(Stored entries)
⟨

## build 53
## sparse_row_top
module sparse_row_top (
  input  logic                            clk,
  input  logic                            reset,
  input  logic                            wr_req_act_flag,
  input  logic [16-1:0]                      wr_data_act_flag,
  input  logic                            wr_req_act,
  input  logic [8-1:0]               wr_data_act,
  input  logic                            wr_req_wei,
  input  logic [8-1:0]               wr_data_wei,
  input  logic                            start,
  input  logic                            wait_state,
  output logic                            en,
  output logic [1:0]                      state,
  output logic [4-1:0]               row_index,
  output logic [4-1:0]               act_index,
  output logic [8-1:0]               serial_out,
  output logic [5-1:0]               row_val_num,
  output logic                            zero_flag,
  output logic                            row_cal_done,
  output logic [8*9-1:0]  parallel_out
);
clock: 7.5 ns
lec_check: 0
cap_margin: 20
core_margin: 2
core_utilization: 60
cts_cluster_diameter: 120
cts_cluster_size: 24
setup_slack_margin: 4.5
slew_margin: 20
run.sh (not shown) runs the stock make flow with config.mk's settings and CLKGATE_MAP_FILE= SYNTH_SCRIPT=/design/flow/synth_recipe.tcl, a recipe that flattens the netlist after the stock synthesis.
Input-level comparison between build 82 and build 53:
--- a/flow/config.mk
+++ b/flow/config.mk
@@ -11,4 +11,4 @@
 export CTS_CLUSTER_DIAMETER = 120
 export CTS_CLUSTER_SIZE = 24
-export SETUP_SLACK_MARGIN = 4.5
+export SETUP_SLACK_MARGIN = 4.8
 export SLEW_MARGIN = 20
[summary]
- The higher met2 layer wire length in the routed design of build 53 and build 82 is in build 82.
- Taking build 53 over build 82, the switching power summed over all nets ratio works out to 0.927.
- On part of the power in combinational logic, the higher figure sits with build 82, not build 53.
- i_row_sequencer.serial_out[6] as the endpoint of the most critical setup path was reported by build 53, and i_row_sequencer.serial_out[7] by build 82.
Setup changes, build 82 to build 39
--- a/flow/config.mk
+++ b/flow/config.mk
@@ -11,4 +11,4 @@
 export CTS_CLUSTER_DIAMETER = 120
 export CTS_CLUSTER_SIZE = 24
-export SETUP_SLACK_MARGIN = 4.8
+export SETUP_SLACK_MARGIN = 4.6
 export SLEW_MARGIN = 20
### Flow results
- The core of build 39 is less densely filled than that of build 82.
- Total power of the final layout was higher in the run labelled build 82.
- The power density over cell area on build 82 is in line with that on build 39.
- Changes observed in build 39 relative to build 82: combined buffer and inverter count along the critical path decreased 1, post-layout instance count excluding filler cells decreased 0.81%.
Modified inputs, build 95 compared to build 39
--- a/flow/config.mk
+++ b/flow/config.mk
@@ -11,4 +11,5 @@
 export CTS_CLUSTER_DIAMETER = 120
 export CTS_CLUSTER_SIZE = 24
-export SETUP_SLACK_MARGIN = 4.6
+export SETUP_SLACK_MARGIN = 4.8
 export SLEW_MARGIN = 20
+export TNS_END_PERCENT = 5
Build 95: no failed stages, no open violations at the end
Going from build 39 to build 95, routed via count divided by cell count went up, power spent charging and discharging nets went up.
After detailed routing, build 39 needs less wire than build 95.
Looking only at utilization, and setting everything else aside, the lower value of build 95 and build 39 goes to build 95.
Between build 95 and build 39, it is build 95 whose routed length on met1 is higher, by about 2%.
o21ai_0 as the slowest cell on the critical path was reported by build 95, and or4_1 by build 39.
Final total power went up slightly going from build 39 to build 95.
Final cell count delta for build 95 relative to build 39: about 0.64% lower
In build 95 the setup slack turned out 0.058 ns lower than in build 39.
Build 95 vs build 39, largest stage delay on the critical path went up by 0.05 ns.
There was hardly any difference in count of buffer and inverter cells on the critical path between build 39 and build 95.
Source: an optimization exercise on an open RTL-to-GDS flow (aim: small area, a short achievable clock period and few clock cycles per item). Production flows keep margins and buffers that such runs may drop.
Only simulation tests tie the RTL to the original design; equivalence was not proved.
Power figures rest on the tool's default switching activity, not on a simulated workload.

==> flow/design.v <==
`timescale 1ns/100ps
package cov_pkg;
    typedef enum logic [1:0] {
        OP_CLEAR  = 2'd0,    
        OP_MEAN   = 2'd1,    
        OP_SAMPLE = 2'd2,    
        OP_RSVD   = 2'd3     
    } cov_op_e;
endpackage
`timescale 1ns/100ps
module cov_add
#(
    parameter int W = 8
) (
    input  logic [W-1:0] a,
    input  logic [W-1:0] b,
    input  logic         cin,
    output logic [W-1:0] s
);
    localparam int L = $clog2(W);
    logic [W-1:0] g [L+1];
    logic [W-1:0] p [L+1];
    always_comb begin
        g[0] = a & b;
        p[0] = a ^ b;
        g[0][0] = (a[0] & b[0]) | (p[0][0] & cin);
        for (int l = 0; l < L; l++) begin
            for (int i = 0; i < W; i++) begin
                if (((i >> l) & 1) == 1) begin
                    g[l+1][i] = g[l][i] | (p[l][i] & g[l][((i >> l) << l) - 1]);
                    p[l+1][i] = p[l][i] & p[l][((i >> l) << l) - 1];
                end else begin
                    g[l+1][i] = g[l][i];
                    p[l+1][i] = p[l][i];
                end
            end
        end
        s = p[0] ^ {g[L][W-2:0], cin};
    end
endmodule
module cov_decode
(
    input  logic                  clk,
    input  logic                  arst_n,
    input  logic [33:0]           in_cmd,
    input  logic                  accept,
    output logic                  bad_cmd,
    output logic                  s_valid,    
    output logic                  s_first,    
    output logic                  s_last,     
    output logic signed [16:0]    s_dx,       
    output logic [7:0]            s_neg,      
    output logic [7:0]            s_one,
    output logic [7:0]            s_two,
    output logic                  last_take   
);
    logic [1:0]         op;
    logic [15:0]        x, y;
    logic [15:0]        mean_x;
    logic [2:0]         cnt;        
    logic               take;
    logic [16:0]        dx;
    logic [16:0]        yb;         
    assign op   = in_cmd[33:32];
    assign x    = in_cmd[31:16];
    assign y    = in_cmd[15:0];
    assign take = accept & (op == cov_pkg::OP_SAMPLE);
    assign last_take = take & (cnt == 3'd7);
    assign yb   = {y, 1'b0};
    cov_add #(.W(17)) i_sub (
        .a   ({x[15], x}),
        .b   (~{mean_x[15], mean_x}),
        .cin (1'b1),
        .s   (dx)
    );
    always_ff @(posedge clk or negedge arst_n) begin
        if (!arst_n) begin
            mean_x  <= '0;
            cnt     <= '0;
            bad_cmd <= 1'b0;
            s_valid <= 1'b0;
        end else begin
            bad_cmd <= accept & (op == cov_pkg::OP_RSVD);
            s_valid <= take;
            if (accept & (op == cov_pkg::OP_MEAN)) mean_x <= x;
            if (accept & (op == cov_pkg::OP_CLEAR)) cnt <= '0;
            else if (take) cnt <= cnt + 3'd1;      
        end
    end
    always_ff @(posedge clk) begin
        s_first <= (cnt == 3'd0);
        s_last  <= (cnt == 3'd7);
        s_dx    <= dx;
        for (int j = 0; j < 8; j++) begin
            s_neg[j] <= take & yb[2*j+2];
            s_one[j] <= take & (yb[2*j+1] ^ yb[2*j]);
            s_two[j] <= take & ((yb[2*j+2] & ~yb[2*j+1] & ~yb[2*j]) | (~yb[2*j+2] & yb[2*j+1] & yb[2*j]));
        end
    end
endmodule
`timescale 1ns/100ps
module cov_execute
(
    input  logic                  clk,
    input  logic                  arst_n,
    input  logic                  s_valid,
    input  logic                  s_first,
    input  logic                  s_last,
    input  logic signed [16:0]    s_dx,
    input  logic [7:0]            s_neg,
    input  logic [7:0]            s_one,
    input  logic [7:0]            s_two,
    output logic [34:0]           acc_s,     
    output logic [34:0]           acc_c,
    output logic                  done       
);
    localparam logic [34:0] K8 = 35'h2aab00000;
    logic        start;
    logic [34:0] base_s, base_c, rs, rc;
    assign start  = s_valid & s_first;
    assign base_s = start ? K8 : acc_s;
    assign base_c = start ? 35'd0 : acc_c;
    cov_mac i_mac (
        .b_neg (s_neg),
        .b_one (s_one),
        .b_two (s_two),
        .dx    (s_dx),
        .v     (s_valid),
        .a0    (base_s),
        .a1    (base_c),
        .rs    (rs),
        .rc    (rc)
    );
    always_ff @(posedge clk) begin
        acc_s <= rs;
        acc_c <= rc;
    end
    always_ff @(posedge clk or negedge arst_n) begin
        if (!arst_n) done <= 1'b0;
        else         done <= s_valid & s_last;
    end
endmodule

⟩

ASSIGNMENT: Within the entries, find all lines that contain "less" and copy each one.

RESPONSE BOX:
- The core of build 39 is less densely filled than that of build 82.
After detailed routing, build 39 needs less wire than build 95.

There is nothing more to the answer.